2.1 Raising Finance Flashcards
What are three sources of internal finance?
Owner’s capital/personal savings
Retained profit
Sale of assets
What are six sources of external finance?
Family and friends
Banks
Peer-to-peer funding
Business angels
Crowdfunding
Other business
What is a business angel?
An investor who invests in the early stages of a business usually with a significant equity stake.
What are some methods of raising external finance?
Share capital
Venture capital
Overdrafts
Leasing
Grants
Trade credit
Loans
What are the advantages of retained profit as a source of finance?
No interest
Does not have to be repaid
No dilution of shares
What are the disadvantages of retained profit as a source of finance?
Shareholders may have reduced dividends
What are the advantages of sale of assets as a source of finance?
No interest
Does not have to be repaid
No dilution of shares
What are the disadvantages of sale of assets as a source of finance?
Once sold, gone forever
What are the advantages of share capital as a source of finance?
No interest
Does not have to be repaid
What are the disadvantages of share capital as a source of finance?
Dilution might upset existing shareholders
What are the advantages of loans as a source of finance?
No dilution of shares
What are the disadvantages of loans as a source of finance?
Interest payments
Set maturity date
What are the advantages of overdraft as a source of finance?
Quick and easy to set up and very flexible
Interest paid only on amount overdrawn
What are the disadvantages of overdraft as a source of finance?

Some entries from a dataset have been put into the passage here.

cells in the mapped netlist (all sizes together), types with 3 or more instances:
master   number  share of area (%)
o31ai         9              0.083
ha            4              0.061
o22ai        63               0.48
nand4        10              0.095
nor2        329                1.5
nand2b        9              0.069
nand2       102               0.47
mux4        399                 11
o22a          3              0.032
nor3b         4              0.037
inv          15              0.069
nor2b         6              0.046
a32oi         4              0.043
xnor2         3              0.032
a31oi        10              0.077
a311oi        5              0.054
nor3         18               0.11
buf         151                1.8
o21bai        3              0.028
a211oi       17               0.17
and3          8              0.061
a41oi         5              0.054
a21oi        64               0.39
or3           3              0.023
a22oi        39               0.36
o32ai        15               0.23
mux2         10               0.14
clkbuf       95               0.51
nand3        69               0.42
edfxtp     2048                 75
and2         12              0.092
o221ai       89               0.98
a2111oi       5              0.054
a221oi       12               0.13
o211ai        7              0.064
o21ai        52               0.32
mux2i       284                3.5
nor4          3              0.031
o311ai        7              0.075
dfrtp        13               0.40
$ cat config.mk
export PLATFORM = sky130hd
export DESIGN_NAME = pong_game_sequencer_flat
export DESIGN_NICKNAME = d
export VERILOG_FILES = /design/src/rtl/pong_game_sequencer_if.sv /design/src/rtl/pong_game_sequencer.sv /design/src/flat_wrapper.sv
export SDC_FILE = /design/constraint.sdc
export NUM_CORES = 1
export LEC_CHECK = 0
export BUFFER_PORTS_ARGS = -buffer_cell sky130_fd_sc_hd__buf_2
export CORE_MARGIN = 2
export CORE_UTILIZATION = 30
export CTS_CLUSTER_SIZE = 8
export DETAILED_ROUTE_END_ITERATION = 8
export GPL_ROUTABILITY_DRIVEN = 0
export MAX_ROUTING_LAYER = met4
export PLACE_DENSITY = 0.44
export SYNTH_ARGS = -nofsm -noshare
export SYNTH_HDL_FRONTEND = slang
export SYNTH_SLANG_ARGS = --single-unit
$ cat constraint.sdc
create_clock -name clk -period 2.4 [get_ports clk]
set_input_delay 0.24 -clock clk [delete_from_list [all_inputs] [get_ports clk]]
set_output_delay 0.24 -clock clk [all_outputs]
set_load 0.005 [all_outputs]
$ cat src/rtl/pong_game_sequencer_if.sv
// Button/event inputs and game-status outputs shared between the pong
// game sequencer and whatever drives it (button logic, ball datapath, overlay).
interface pong_game_sequencer_if;
  logic        startbutton;
  logic        pausebutton;
  logic        hit;
  logic        miss;
  logic        ballload;
  logic        step;
  logic        paddleen;
  logic [15:0] score;
  logic [1:0]  lives;
  logic        gameover;
  logic [2:0]  state;

  modport master (
    output startbutton, pausebutton, hit, miss,
    input  ballload, step, paddleen, score, lives, gameover, state
  );

  modport slave (
    input  startbutton, pausebutton, hit, miss,
    output ballload, step, paddleen, score, lives, gameover, state
  );
endinterface
File: src/rtl/seg_scan_controller.sv
// Time-multiplexed seven-segment scan controller: walks an active-low anode bus
// across the digits with a blanking gap per slot, blinking and frame-synchronous loads.
module seg_scan_controller #(
   parameter int NUM_DIGITS   = 4,
   parameter int REFRESH_DIV  = 50000,
   parameter int GAP_CYCLES   = 500,
   parameter int BLINK_FRAMES = 64
) (
   input  logic                    clk,
   input  logic                    rst_n,
   input  logic                    load_valid,
   input  logic [5*NUM_DIGITS-1:0] load_data,
   output logic                    load_ready,
   input  logic                    blink_en,
   input  logic [NUM_DIGITS-1:0]   blink_mask,
   output logic [4:0]              digit_code,
   output logic [NUM_DIGITS-1:0]   anode_n,
   output logic                    frame_done
);

   localparam int CW = (REFRESH_DIV > 1) ? $clog2(REFRESH_DIV) : 1;
   localparam int KW = $clog2(NUM_DIGITS);
   localparam int FW = (BLINK_FRAMES > 1) ? $clog2(BLINK_FRAMES) : 1;
   localparam logic [CW-1:0] C_LAST = CW'(REFRESH_DIV - 1);
   localparam logic [CW-1:0] C_GAP  = CW'(GAP_CYCLES);
   localparam logic [KW-1:0] K_LAST = KW'(NUM_DIGITS - 1);
   localparam logic [FW-1:0] F_LAST = FW'(BLINK_FRAMES - 1);
   localparam logic [4:0]    BLANK  = 5'd23;

   typedef enum logic {ST_GAP = 1'b0, ST_SHOW = 1'b1} slot_state_t;

   slot_state_t             state_r;
   slot_state_t             state_next_s;
   logic [CW-1:0]           c_r;
   logic [CW-1:0]           c_next_s;
   logic [KW-1:0]           k_r;
   logic [KW-1:0]           k_next_s;
   logic [FW-1:0]           fcnt_r;
   logic                    phase_r;
   logic [4:0]              active_r      [NUM_DIGITS];
   logic [4:0]              active_next_s [NUM_DIGITS];
   logic [4:0]              pending_r     [NUM_DIGITS];
   logic                    pend_r;
   logic                    pend_next_s;
   logic                    boundary_s;
   logic                    transfer_s;
   logic [4:0]              code_next_s;
   logic [4:0]              code_r;
   logic [NUM_DIGITS-1:0]   anode_r;
   logic                    frame_done_r;
   logic                    ready_r;

   // Next-state logic: slot counters, slot FSM, commit of the pending set and next code
   always_comb begin
      boundary_s   = (c_r == C_LAST) && (k_r == K_LAST);
      transfer_s   = load_valid && !pend_r;
      c_next_s     = '0;
      k_next_s     = k_r;
      state_next_s = state_r;
      pend_next_s  = pend_r;
      code_next_s  = BLANK;
      if (c_r == C_LAST) begin
         c_next_s = '0;
         k_next_s = (k_r == K_LAST) ? '0 : k_r + KW'(1);
      end else begin
         c_next_s = c_r + CW'(1);
         k_next_s = k_r;
      end
      case (state_r)
         ST_GAP:  state_next_s = (c_next_s >= C_GAP) ? ST_SHOW : ST_GAP;
         ST_SHOW: state_next_s = (c_next_s < C_GAP) ? ST_GAP : ST_SHOW;
         default: state_next_s = ST_GAP;
      endcase
      // A boundary commit always wins; a transfer is impossible while pend_r is set
      if (boundary_s && pend_r) begin
         pend_next_s = 1'b0;
      end else if (transfer_s) begin
         pend_next_s = 1'b1;
      end else begin
         pend_next_s = pend_r;
      end
      for (int i = 0; i < NUM_DIGITS; i++) begin
         active_next_s[i] = (boundary_s && pend_r) ? pending_r[i] : active_r[i];
      end
      code_next_s = active_next_s[k_next_s];
   end

   // Slot FSM, handshake, blink timing and registered outputs
   always_ff @(posedge clk) begin
      if (!rst_n) begin
         state_r      <= (GAP_CYCLES == 0) ? ST_SHOW : ST_GAP;
         c_r          <= '0;
         k_r          <= '0;
         fcnt_r       <= '0;
         phase_r      <= 1'b0;
         pend_r       <= 1'b0;
         ready_r      <= 1'b1;
         code_r       <= BLANK;
         anode_r      <= {NUM_DIGITS{1'b1}};
         frame_done_r <= 1'b0;
         for (int i = 0; i < NUM_DIGITS; i++) begin
            active_r[i]  <= BLANK;
            pending_r[i] <= 5'd0;
         end
      end else begin
         state_r      <= state_next_s;
         c_r          <= c_next_s;
         k_r          <= k_next_s;
         pend_r       <= pend_next_s;
         ready_r      <= !pend_next_s;
         code_r       <= code_next_s;
         frame_done_r <= (c_next_s == C_LAST) && (k_next_s == K_LAST);
         case (state_next_s)
            ST_GAP:  anode_r <= {NUM_DIGITS{1'b1}};
            ST_SHOW: anode_r <= ~(NUM_DIGITS'(1) << k_next_s);
            default: anode_r <= {NUM_DIGITS{1'b1}};
         endcase
         for (int i = 0; i < NUM_DIGITS; i++) begin
            active_r[i] <= active_next_s[i];
            if (transfer_s) begin
               pending_r[i] <= load_data[5*i +: 5];
            end else begin
               pending_r[i] <= pending_r[i];
            end
         end
         if (!blink_en) begin
            fcnt_r  <= '0;
            phase_r <= 1'b0;
         end else if (boundary_s) begin
            if (fcnt_r == F_LAST) begin
               fcnt_r  <= '0;
               phase_r <= !phase_r;
            end else begin
               fcnt_r  <= fcnt_r + FW'(1);
               phase_r <= phase_r;
            end
         end else begin
            fcnt_r  <= fcnt_r;
            phase_r <= phase_r;
         end
      end
   end

   // The mask acts in the same cycle, so it gates the registered code directly
   assign digit_code = (phase_r && blink_mask[k_r]) ? BLANK : code_r;
   assign anode_n    = anode_r;
   assign frame_done = frame_done_r;
   assign load_ready = ready_r;

endmodule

Interest payments higher than for a loan
What are the advantages of leasing as a source of finance?
Improve cash flows
Regular fixed payments provide certainty
What are the disadvantages of leasing as a source of finance?
Expensive
Can be a long-term commitment
What are the advantages of trade credit as a source of finance?
Eases cash flow
What are the disadvantages of trade credit as a source of finance?
If late paying, can damage credit history
What is liability?
The responsibility of the owners of a business for the debt and finance of that business.
What type of business has unlimited liability?
Unincorporated businesses
-Sole traders
-Partnerships
What type of business has limited liability?
Incorporated businesses
-Private limited
-Public limited
What type of finance is available to an unincorporated business?
Owners capital
Loans and overdraft
Trade credit
Leasing
What type of finance is available to an incorporated business?
Share capital
Loans and overdrafts
Angel and venture capital
Trade credit
Leasing
Crowdfunding
What are four benefits of business plans?
Considers potential problems
Provides sense of direction
Provides clear targets
Can be used to judge success
What is a cash-flow forecast?
Shows movement of money into and out of a business over a period of time
What figures does a cash-flow forecast show?
Opening balance
Cash inflow
Cash outflow
Monthly balance
Closing balance
What are the uses of cash-flow forecasts?
Early identification of problems
Identification of and chasing slow-paying customers
Control of stock
Target setting and motivation for those involved
What are some limitations of cash-flow forecasts?